» **Problem requirements**
Among the entries below, extract exactly the lines that run from the one with "worst_slack_ns -0.241 \" through the one with "setup endpoints to", both ends included.

(Records excerpted from a collection)
Content starts

--- config.mk ---
export PLATFORM = sky130hd
export DESIGN_NAME = memory
export DESIGN_NICKNAME = d
export VERILOG_FILES = /design/src/rtl/memory.sv
export SDC_FILE = /design/constraint.sdc
export NUM_CORES = 1
export LEC_CHECK = 0
export CORE_MARGIN = 2
export CORE_UTILIZATION = 30
export CTS_CLUSTER_DIAMETER = 120
export DETAILED_ROUTE_END_ITERATION = 10
export DONT_BUFFER_PORTS = 1
export HOLD_SLACK_MARGIN = 0.1
export PLACE_DENSITY = 0.44
export SYNTH_ARGS = -nofsm -noshare
export SYNTH_HDL_FRONTEND = slang
export SYNTH_SLANG_ARGS = --single-unit
export TNS_END_PERCENT = 5
--- constraint.sdc ---
create_clock -name clk -period 1.3 [get_ports clk]
set_clock_uncertainty 0.2 [all_clocks]
set_input_delay 0.26 -clock clk [delete_from_list [all_inputs] [get_ports clk]]
set_output_delay 0.26 -clock clk [all_outputs]
set_load 0.005 [all_outputs]
--- src/rtl/memory.sv ---
// rtl/memory.sv - single-port synchronous RAM with registered read data and ready; optional MEMORY_CLEAR_EN clears mem on reset
module memory #(
  parameter int WIDTH      = 8,
  parameter int DEPTH      = 16,
  parameter int ADDR_WIDTH = $clog2(DEPTH)
) (
  input  logic                  clk,
  input  logic                  res,
  input  logic [ADDR_WIDTH-1:0] addr,
  input  logic                  wr_rd,
  input  logic [WIDTH-1:0]      wdata,
  output logic [WIDTH-1:0]      rdata,
  input  logic                  valid,
  output logic                  ready
);

  // Storage kept as one flat array so hierarchical backdoor access lands on it directly.
  logic [WIDTH-1:0] mem [0:DEPTH-1];

  // A write only happens when the request is sampled outside reset.
  logic do_write;
  logic do_read;

  // Decode the sampled request; reset masks both operations so an in-flight write is aborted.
  always_comb begin
    do_write = 1'b0;
    do_read  = 1'b0;
    if (!res && valid) begin
      do_write = wr_rd;
      do_read  = !wr_rd;
    end
  end

`ifdef MEMORY_CLEAR_EN
  // Array update: reset wipes every location asynchronously, otherwise accept the write.
  always_ff @(posedge clk or posedge res) begin
    if (res) begin
      for (int i = 0; i < DEPTH; i++) begin
        mem[i] <= '0;
      end
    end else if (do_write) begin
      mem[addr] <= wdata;
    end
  end
`else
  // Array update: reset leaves contents alone, a write sampled while res is high is dropped.
  always_ff @(posedge clk) begin
    if (do_write) begin
      mem[addr] <= wdata;
    end
  end
`endif

  // Registered read data; holds across writes and idle cycles, forced to 0 by reset.
  always_ff @(posedge clk or posedge res) begin
    if (res) begin
      rdata <= '0;
    end else if (do_read) begin
      rdata <= mem[addr];
    end
  end

  // ready reflects whether the previous edge sampled a request; every request completes in one cycle.
  always_ff @(posedge clk or posedge res) begin
    if (res) begin
      ready <= 1'b0;
    end else begin
      ready <= valid;
    end
  end

endmodule

==> results of run 1 <==
-- registers in the layout, indices dropped and copies added, names as in the netlist --
register / cells
rdata: 8
mem: 128
ready: 1
-- logic make-up (layout without fill, tap and decap cells) --
logic type / Yosys count / count (layout) / share of synthesized area, %
other cells: 0 / 1 / 0
flops: 137 / 137 / 74.8
simple gates: 60 / 60 / 5.49
compound gates: 37 / 37 / 4.97
mux: 56 / 56 / 12.3
buf+inv: 19 / 68 / 2.51
-- layout by cell type, fill, tap and decap left out, types with 6 or more instances in the layout --
master          count
buf_4              16
mux4_2              8
clkinvlp_4          6
dlymetal6s4s_1      8
o22ai_1            13
nor2_4             13
edfxtp_1          128
nor2_1             11
clkbuf_16          17
dfrtp_1             9
mux2i_1            48
buf_12              8
-- critical path: stages, from the launching register on --
cell	delay, ns
edfxtp_1	0.36
mux4_2	0.50
a2bb2oi_2	0.15
nand3_2	0.11
a21oi_2	0.07
-- final cells by class --
class / count / area [µm²]
diodes: 1 / 2.50
clock buffers: 17 / 425
clock inverters: 15 / 135
fillers: 1645 / 11100
inverters: 1 / 7.51
multi-input cells: 153 / 1500
flip-flops and latches: 137 / 4070
well taps: 229 / 287
repair buffers: 35 / 410
-- metrics by stage --
step,area [µm²],instances
6_report,6840,588
5_1_grt,6840,587
4_1_cts,6780,587
3_5_place_dp,6080,544
3_3_place_gp,6080,544
2_1_floorplan,5660,309
-- layer usage --
metal	part of all wire [%]	routed length [µm]
met1	47	5910
met2	47	6020
met3	4.9	622
met4	1.0	129
met5	0	0
-- power breakdown --
group / internal (mW) / switching [mW] / total [mW]
Clock: 2.77 / 1.76 / 4.54
Combinational: 0.221 / 0.264 / 0.485
Sequential: 4.90 / 0.0495 / 4.95
-- final timing paths --
path / end / slack (ns) / cells past startpoint
hold reg to reg: rdata[6]$_DFFE_PP0P_ / 0.38 / 2
max in group asynchronous: rdata[7]$_DFFE_PP0P_ / 0.16 / 4
hold / removal: rdata[6]$_DFFE_PP0P_ / -0.18 / 2
min in group asynchronous: rdata[4]$_DFFE_PP0P_ / 0.60 / 4
setup / recovery: rdata[7]$_DFFE_PP0P_ / -0.21 / 4
setup reg to reg: rdata[7]$_DFFE_PP0P_ / -0.21 / 4
-- repair_timing --
action                                  in CTS  in global routing
endpoints found under the setup margin      12                152
hold endpoints to repair                   210                 72
pin swaps                                    4                  3
resized for setup                           10                 17
==> results_dict.tcl, run 1 <==
set metrics [dict create \
    status "complete, but fails checks" \
    violations "negative hold slack, negative setup slack" \
    wirelength_um 12700 \
    ys_seq_area_share_pct 74.8 \
    met2_usage_pct 22.0 \
    cts_tree "done" \
    ys_top_cells_by_count "edfxtp_1, mux2i_1, nor2_1" \
    synth_async_sr_flop_share_pct 6.57 \
    synth_top_cell_by_area "edfxtp_1" \
    use_met3_pct 5.18 \
    synthDistinctLibCells 32 \
    crit_required_ns 1.39 \
    drt-pass1-iter-count 4 \
    grt_max_degree 44 \
    clockBufferDepth 2 \
    leakage_nw 2.35 \
    min_period_ns 1.51 \
    insertion_delay_ns 0.42 \
    synth_edf_count 128 \
    dieArea_mm2 0.0192 \
    r2r_start "mem[12][7]$_DFFE_PP_" \
    peakVddDrop_mv 0.933 \
    worstMarginPinSlew_ns 0.777 \
    fmax_ghz 0.663 \
    grt-ovfl-total 0 \
    start_util_pct 30.4 \
    cp-start-kind "register" \
    gr-usage-met1_pct 18.5 \
    numCtsBuffers 17 \
    ios 25 \
    ant_nets 0 \
    antenna_found_initial 1 \
    place_congestion 0.747 \
    crit_type "reg2reg" \
    syn_inst 309 \
    cellPowerDensity_mw_per_mm2 1460 \
    cp_max_fo 1 \
    worst_slack_ns -0.207 \
    ys_warn_count 0 \
    drtIter0Drc 156 \
    slew_headroom_pct 48.2 \
    netlist_top_cells_area "edfxtp_1, mux2i_1, dfrtp_1, mux4_2, nor2_1" \
    hold_start "addr[2]" \
    post_cts_buffers 0 \
    io_buffers 0 \
    die_w_um 139 \
    drc 0 \
    final_net_count 361 \
    grt_util_all_layers_pct 14.1 \
    routed-via-count 2794 \
    syn_area_per_cell_um2 17.6 \
    hold_buffers 11 \
    synth_ff_type "edfxtp_1" \
    report.final.slew_viol_count 0 \
    core_area_mm2 0.0179 \
    post-place-ws_ns -0.356 \
    drive_above_1_share_pct 30.2 \
    yosysMostFrequentCell "edfxtp_1" \
    critPathLaunch "mem[12][7]$_DFFE_PP_" \
    grt_pass1_vias 2996 \
    syn2layout_area_growth_pct 25.7 \
    netlist_area_mm2 0.00544 \
    grt_pass1_wl_um 19400 \
    holdCritPathClass "in2reg" \
    cts-root-buf "clkbuf_16" \
    rsz0062_at_grt "true" \
    fin_crit_sh_pct 116 \
    hold_viol 35 \
    clk_transition_reported_paths_ns 0.06 \
    drv_cap 0 \
    end_kind "register" \
    die_h_um 139 \
    fin_hold_ws_ns -0.176 \
    worstPathArrival_ns 1.60 \
    clkSinkCount 137 \
    setup_violations 8 \
    top_usage_layer "met2" \
    syn_nets 325 \
    tns_ns -1.30 \
    finish.utilization_pct 38.2 \
    p_total_mw 9.97 \
    synth_top_area_share_pct 70.6 \
    synth_seq_cells 137 \
    wl_per_cell_um 21.6 \
    dpl.hpwl_um 8160 \
    htree_levels 4 \
    rows 49 \
    via_per_inst 4.75 \
]
(Power assumes the default switching activity.)
==> inputs of run 2 (changes only) <==
Settings changed: CELL_PAD_IN_SITES_DETAIL_PLACEMENT set to 2, CELL_PAD_IN_SITES_GLOBAL_PLACEMENT set to 2, HOLD_SLACK_MARGIN 0.1 to unset, PLACE_DENSITY 0.44 to 0.54, SETUP_SLACK_MARGIN set to 0.1.
==> results_dict.tcl, run 2 (same netlist as run 1, synthesis figures left out) <==
set metrics [dict create \
    status "complete, but fails checks" \
    violations "negative hold slack, negative setup slack" \
    min_period_ns 1.54 \
    grt_util_all_layers_pct 16.0 \
    wl_per_cell_um 24.6 \
    regMostFlops "mem" \
    drive_above_1_share_pct 29.8 \
    wirelength_um 14400 \
    insertion_delay_ns 0.42 \
    layout_common_cells "edfxtp_1, mux2i_1, clkbuf_16" \
    routed-via-count 2882 \
    peakVddDrop_mv 0.959 \
    drtIter0Drc 177 \
    drc 0 \
    cellPowerDensity_mw_per_mm2 1500 \
    gr-usage-met1_pct 22.0 \
    io_buffers 0 \
    hold_viol 40 \
    rsz0062_at_grt "true" \
    numCtsBuffers 17 \
    die_w_um 139 \
    rows 49 \
    start_util_pct 30.4 \
    clkSinkCount 137 \
    die_h_um 139 \
    fin_hold_ws_ns -0.217 \
    hold_buffers 10 \
    critPathLaunch "mem[12][6]$_DFFE_PP_" \
    dpl.hpwl_um 9180 \
    end_kind "register" \
    antenna_found_initial 0 \
    met2_usage_pct 24.1 \
    clockBufferDepth 2 \
    clk_transition_reported_paths_ns 0.06 \
    drv_cap 0 \
    final_common_cell "edfxtp_1" \
    largest_reg_flops 128 \
    top_usage_layer "met2" \
    fmax_ghz 0.649 \
    worstMarginPinSlew_ns 0.796 \
    reg.largest.list "mem: 128 flops, rdata: 8 flops, ready: 1 flops" \
    worstPathArrival_ns 1.65 \
    final_net_count 359 \
    leakage_nw 2.37 \
    cp_max_fo 1 \
    syn2layout_area_growth_pct 26.6 \
    post-place-ws_ns -0.404 \
    crit_required_ns 1.41 \
    htree_levels 4 \
    drt-pass1-iter-count 4 \
    cts_tree "done" \
    grt_pass1_vias 3135 \
    via_per_inst 4.93 \
    dp.cells 543 \
    hold_start "addr[2]" \
    grt_max_degree 44 \
    cts-root-buf "clkbuf_16" \
    core_area_mm2 0.0179 \
    cp-start-kind "register" \
    dieArea_mm2 0.0192 \
    crit_type "reg2reg" \
    report.final.slew_viol_count 0 \
    setup_violations 9 \
    grt-ovfl-total 0 \
    use_met3_pct 4.42 \
    ios 25 \
    finalNonFillerCells 585 \
    grt_pass1_wl_um 21600 \
    fin_crit_sh_pct 119 \
    ant_nets 0 \
    worst_slack_ns -0.241 \
    holdCritPathClass "in2reg" \
    slew_headroom_pct 46.9 \
    place_congestion 0.691 \
    r2r_start "mem[12][6]$_DFFE_PP_" \
    diodes 0 \
    post_cts_buffers 0 \
]
-- run 2: power by group --
part	switching [mW]	internal, mW	total, mW	leakage (nW)
combinational	0.276	0.222	0.498	0.823
sequential	0.0563	4.90	4.96	1.25
clock	1.74	3.16	4.91	0.291
-- run 2: timing repair --
action	CTS	global route
setup endpoints to repair	17	150
hold endpoints to repair	178	40
resized for setup	9	19
pin swaps	2	6
-- run 2: stage by stage --
stage | setup TNS [ns] | hold WS, ns | util, % | total power, mW | instance area, µm²
after floorplan | -49.97 | -0.153 | - | 5.39 | 5660
after global placement | -31.95 | -0.0451 | 34.1 | 5.42 | 6110
after CTS | -13.91 | -0.224 | 38.1 | 10.5 | 6820
after global routing | -1.92 | -0.235 | 38.5 | 10.7 | 6890
after detailed placement | -32.93 | -0.0352 | 34.1 | 5.43 | 6110
final | -1.36 | -0.217 | 38.5 | 10.4 | 6890
-- run 2: per-layer routing --
| layer | vias up | wire length, µm |
|---|---|---|
| met2 | 49 | 6750 |
| met3 | 17 | 658 |
| li1 | 1305 | - |
| met5 | - | 0 |
| met1 | 1511 | 6710 |
| met4 | 0 | 283 |
-- run 2: path summary, 6_finish.rpt --
check                      cells past startpoint                    to  slack, ns
setup / recovery                               4  rdata[6]$_DFFE_PP0P_      -0.24
hold / removal                                 2  rdata[6]$_DFFE_PP0P_      -0.22
setup reg to reg                               4  rdata[6]$_DFFE_PP0P_      -0.24
hold reg to reg                                2  rdata[6]$_DFFE_PP0P_       0.36
max in group asynchronous                      3  rdata[7]$_DFFE_PP0P_       0.67
min in group asynchronous                      3       ready$_DFF_PP0_       0.08
-- run 2: area by class of cell --
| cell class | instances | area, µm² |
|---|---|---|
| clock inverters | 12 | 155 |
| inverters | 1 | 7.51 |
| fillers | 1713 | 11000 |
| flip-flops and latches | 137 | 4070 |
| clock buffers | 20 | 437 |
| well taps | 229 | 287 |
| repair buffers | 33 | 434 |
| multi-input cells | 153 | 1500 |
-- run 2: worst max-delay path, cell delays in order (launching register included) --
cell	delay [ns]
edfxtp_1	0.37
mux4_2	0.55
a2bb2oi_2	0.20
nand3_2	0.07
a21oi_2	0.05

Content ends

» **Solution for this exercise**
    worst_slack_ns -0.241 \
    holdCritPathClass "in2reg" \
    slew_headroom_pct 46.9 \
    place_congestion 0.691 \
    r2r_start "mem[12][6]$_DFFE_PP_" \
    diodes 0 \
    post_cts_buffers 0 \
]
-- run 2: power by group --
part	switching [mW]	internal, mW	total, mW	leakage (nW)
combinational	0.276	0.222	0.498	0.823
sequential	0.0563	4.90	4.96	1.25
clock	1.74	3.16	4.91	0.291
-- run 2: timing repair --
action	CTS	global route
setup endpoints to repair	17	150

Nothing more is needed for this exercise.